### [YOUR ASSIGNMENT]
What lines in the records below include the word "converged"? Return each one.

(Stored items)
┌────────

### src/rtl/counter_timer_pkg.sv
// counter_timer_pkg: mode encodings and FSM state type shared by the timer core.
package counter_timer_pkg;
  localparam logic [1:0] MODE_WRAP    = 2'b00;
  localparam logic [1:0] MODE_SAT     = 2'b01;
  localparam logic [1:0] MODE_ONESHOT = 2'b10;
  localparam logic [1:0] MODE_RELOAD  = 2'b11;
  typedef enum logic [1:0] {ST_IDLE, ST_RUN, ST_DONE} state_e;
endpackage

### src/rtl/counter_timer_tick_prescaler.sv
// tick_prescaler: emits a tick every prescale+1 enabled cycles; count held at 0 while disabled.
module tick_prescaler #(
  parameter int W = 8
) (
  input  logic         clk,
  input  logic         reset,
  input  logic         en,
  input  logic         clr,
  input  logic [W-1:0] prescale,
  output logic         tick
);
  localparam logic [W-1:0] ONE = 1;
  logic [W-1:0] pre_cnt_q, pre_cnt_d;
  assign tick = en && (pre_cnt_q == prescale);
  always_comb pre_cnt_d = (!en || clr || tick) ? '0 : pre_cnt_q + ONE;
  always_ff @(posedge clk)
    if (reset) pre_cnt_q <= '0;
    else pre_cnt_q <= pre_cnt_d;
endmodule

### src/rtl/counter_timer.sv
// counter_timer: prescaled up/down timer with terminal-count modes, PWM compare and blink tap.
module counter_timer
  import counter_timer_pkg::*;
#(
  parameter int WIDTH      = 8,
  parameter int PRESCALE_W = 8,
  parameter int BLINK_BIT  = WIDTH - 1
) (
  input  logic                  clk,
  input  logic                  reset,
  input  logic                  start,
  input  logic                  stop,
  input  logic                  load,
  input  logic [WIDTH-1:0]      load_value,
  input  logic [WIDTH-1:0]      limit,
  input  logic [PRESCALE_W-1:0] prescale,
  input  logic [1:0]            mode,
  input  logic                  dir,
  input  logic [WIDTH-1:0]      compare,
  output logic [WIDTH-1:0]      counter,
  output logic                  tc,
  output logic                  running,
  output logic                  done,
  output logic                  pwm,
  output logic                  blink
);
  localparam logic [WIDTH-1:0] ONE = 1;
  state_e state_q, state_d;
  logic [WIDTH-1:0] counter_q, counter_d;
  logic tc_q, tc_d, tick, ev, term;
  tick_prescaler #(.W(PRESCALE_W)) u_pre (
    .clk      (clk),
    .reset    (reset),
    .en       (state_q == ST_RUN),
    .clr      (load | stop),
    .prescale (prescale),
    .tick     (tick)
  );
  // a tick is swallowed by a load or by a stop that pauses the timer this cycle
  always_comb begin
    ev = tick && !stop && !load;
    term = dir ? (counter_q == '0) : (counter_q == limit);
    tc_d = ev && term;
    counter_d = load ? load_value
              : (ev && !term) ? (dir ? counter_q - ONE : counter_q + ONE)
              : !ev ? counter_q
              : mode == MODE_WRAP ? (dir ? limit : '0)
              : mode == MODE_RELOAD ? load_value
              : counter_q;
    state_d = state_q;
    case (state_q)
      ST_IDLE: state_d = (start && !stop) ? ST_RUN : ST_IDLE;
      ST_RUN:  state_d = stop ? ST_IDLE : (tc_d && mode == MODE_ONESHOT) ? ST_DONE : ST_RUN;
      ST_DONE: state_d = (start && !stop) ? ST_RUN : load ? ST_IDLE : ST_DONE;
      default: state_d = ST_IDLE;
    endcase
  end
  always_ff @(posedge clk)
    if (reset) begin
      state_q   <= ST_IDLE;
      counter_q <= '0;
      tc_q      <= 1'b0;
    end else begin
      state_q   <= state_d;
      counter_q <= counter_d;
      tc_q      <= tc_d;
    end
  assign counter = counter_q;
  assign tc      = tc_q;
  assign running = state_q == ST_RUN;
  assign done    = state_q == ST_DONE;
  assign pwm     = counter_q < compare;
  assign blink   = counter_q[BLINK_BIT];
endmodule

### config.mk
export PLATFORM = sky130hd
export DESIGN_NAME = counter_timer
export DESIGN_NICKNAME = d
export VERILOG_FILES = /design/src/rtl/counter_timer_pkg.sv /design/src/rtl/counter_timer_tick_prescaler.sv /design/src/rtl/counter_timer.sv
export SDC_FILE = /design/constraint.sdc
export NUM_CORES = 1
export LEC_CHECK = 0
export ABC_AREA = 1
export BUFFER_PORTS_ARGS = -buffer_cell sky130_fd_sc_hd__clkbuf_2
export CORE_UTILIZATION = 58
export DETAILED_ROUTE_END_ITERATION = 8
export PLACE_DENSITY = 0.91
export SETUP_SLACK_MARGIN = 0.02
export SYNTH_ARGS = -nofsm -noshare
export SYNTH_HDL_FRONTEND = slang
export SYNTH_HIERARCHICAL = 1
export SYNTH_SLANG_ARGS = --single-unit
### constraint.sdc
create_clock -name clk -period 4.13 [get_ports clk]
set_input_delay 0.2065 -clock clk [delete_from_list [all_inputs] [get_ports clk]]
set_output_delay 0.2065 -clock clk [all_outputs]
set_load 0.005 [all_outputs]
--- src/rtl/hopfield_pkg.sv ---
// Shared constants, FSM encoding and link-address helper for the Hopfield recall path.
package hopfield_pkg;
    localparam int N          = 25;
    localparam int WW         = 4;
    localparam int SUMW       = 8;
    localparam int AW         = 10;
    localparam int KW         = 5;
    localparam int MAX_SWEEPS = 8;
    localparam logic [N-1:0] INIT_PATTERN = 25'b0111010011100100001001110;

    typedef enum logic [2:0] {IDLE, FETCH, DRAIN, COMMIT, SWEEP_END, FINISH} state_t;

    typedef struct packed {
        logic clr;
        logic en;
        logic sub;
    } mac_ctrl_t;

    function automatic logic [AW-1:0] link_index(input logic [KW-1:0] k, input logic [KW-1:0] m);
        return AW'(k) * AW'(N) + AW'(m);
    endfunction
endpackage

--- src/rtl/hopfield_mac.sv ---
// Signed weight accumulator; the neuron bit picks +w or -w, pos flags a strictly positive sum.
module hopfield_mac
    import hopfield_pkg::*;
(
    input  logic                 clk,
    input  logic                 rst,
    input  mac_ctrl_t            ctrl,
    input  logic signed [WW-1:0] w,
    output logic                 pos
);
    logic signed [SUMW-1:0] sum;
    logic signed [SUMW-1:0] w_ext;

    assign w_ext = {{(SUMW-WW){w[WW-1]}}, w};
    assign pos   = !sum[SUMW-1] && (sum != '0);

    always_ff @(posedge clk) begin
        if (!rst)
            sum <= '0;
        else if (ctrl.clr)
            sum <= '0;
        else if (ctrl.en)
            sum <= ctrl.sub ? sum - w_ext : sum + w_ext;
    end
endmodule

--- src/rtl/hopfield_recall_ctrl.sv ---
// Serial Hopfield recall: one link weight per cycle, one in-place neuron update per N+2 cycles.
module hopfield_recall_ctrl
    import hopfield_pkg::*;
(
    input  logic          clk,
    input  logic          rst,
    input  logic          start,
    input  logic          load,
    input  logic [N-1:0]  load_pattern,
    output logic          link_rd_en,
    output logic [AW-1:0] link_addr,
    input  logic [WW-1:0] link_data,
    output logic [N-1:0]  neuros,
    output logic          busy,
    output logic          done,
    output logic          converged,
    output logic [3:0]    sweep_count
);
    state_t        state;
    logic [KW-1:0] k, m, m_q;
    logic          rd_vld, changed, pos, chg_next, last_sweep, keep_going;
    mac_ctrl_t     mac_ctrl;

    assign chg_next   = changed | (pos != neuros[k]);
    assign last_sweep = (sweep_count == 4'(MAX_SWEEPS - 1));
    // Decided in the final COMMIT so the next sweep's first read overlaps SWEEP_END.
    assign keep_going = chg_next && !last_sweep;

    always_comb begin
        mac_ctrl.clr = (state == COMMIT) || (state == IDLE && start && !load);
        mac_ctrl.en  = rd_vld;
        mac_ctrl.sub = !neuros[m_q];
    end

    hopfield_mac u_mac (
        .clk  (clk),
        .rst  (rst),
        .ctrl (mac_ctrl),
        .w    (link_data),
        .pos  (pos)
    );

    always_ff @(posedge clk) begin
        if (!rst) begin
            state       <= IDLE;
            neuros      <= INIT_PATTERN;
            busy        <= 1'b0;
            done        <= 1'b0;
            converged   <= 1'b0;
            sweep_count <= '0;
            link_rd_en  <= 1'b0;
            link_addr   <= '0;
            k           <= '0;
            m           <= '0;
            m_q         <= '0;
            rd_vld      <= 1'b0;
            changed     <= 1'b0;
        end else begin
            // Synchronous RAM: data for the address issued now arrives next cycle.
            rd_vld <= link_rd_en;
            m_q    <= m;
            done   <= 1'b0;
            case (state)
                IDLE: begin
                    if (load) begin
                        neuros <= load_pattern;
                    end else if (start) begin
                        k           <= '0;
                        m           <= '0;
                        changed     <= 1'b0;
                        sweep_count <= '0;
                        converged   <= 1'b0;
                        busy        <= 1'b1;
                        link_rd_en  <= 1'b1;
                        link_addr   <= link_index('0, '0);
                        state       <= FETCH;
                    end
                end
                FETCH: begin
                    if (m == KW'(N-1)) begin
                        link_rd_en <= 1'b0;
                        state      <= DRAIN;
                    end else begin
                        m         <= m + KW'(1);
                        link_addr <= link_addr + AW'(1);
                    end
                end
                DRAIN: state <= COMMIT;
                COMMIT: begin
                    neuros[k] <= pos;
                    changed   <= chg_next;
                    m         <= '0;
                    if (k != KW'(N-1)) begin
                        k          <= k + KW'(1);
                        link_rd_en <= 1'b1;
                        link_addr  <= link_index(k + KW'(1), '0);
                        state      <= FETCH;
                    end else begin
                        link_rd_en <= keep_going;
                        link_addr  <= '0;
                        state      <= SWEEP_END;
                    end
                end
                SWEEP_END: begin
                    sweep_count <= sweep_count + 4'd1;
                    if (!changed || last_sweep) begin
                        converged <= !changed;
                        busy      <= 1'b0;
                        done      <= 1'b1;
                        state     <= FINISH;
                    end else begin
                        k         <= '0;
                        changed   <= 1'b0;
                        m         <= KW'(1);
                        link_addr <= AW'(1);
                        state     <= FETCH;
                    end
                end
                FINISH:  state <= IDLE;
                default: state <= IDLE;
            endcase
        end
    end
endmodule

└────────

### [EXERCISE SOLUTION]
    output logic          converged,
            converged   <= 1'b0;
                        converged   <= 1'b0;
                        converged <= !changed;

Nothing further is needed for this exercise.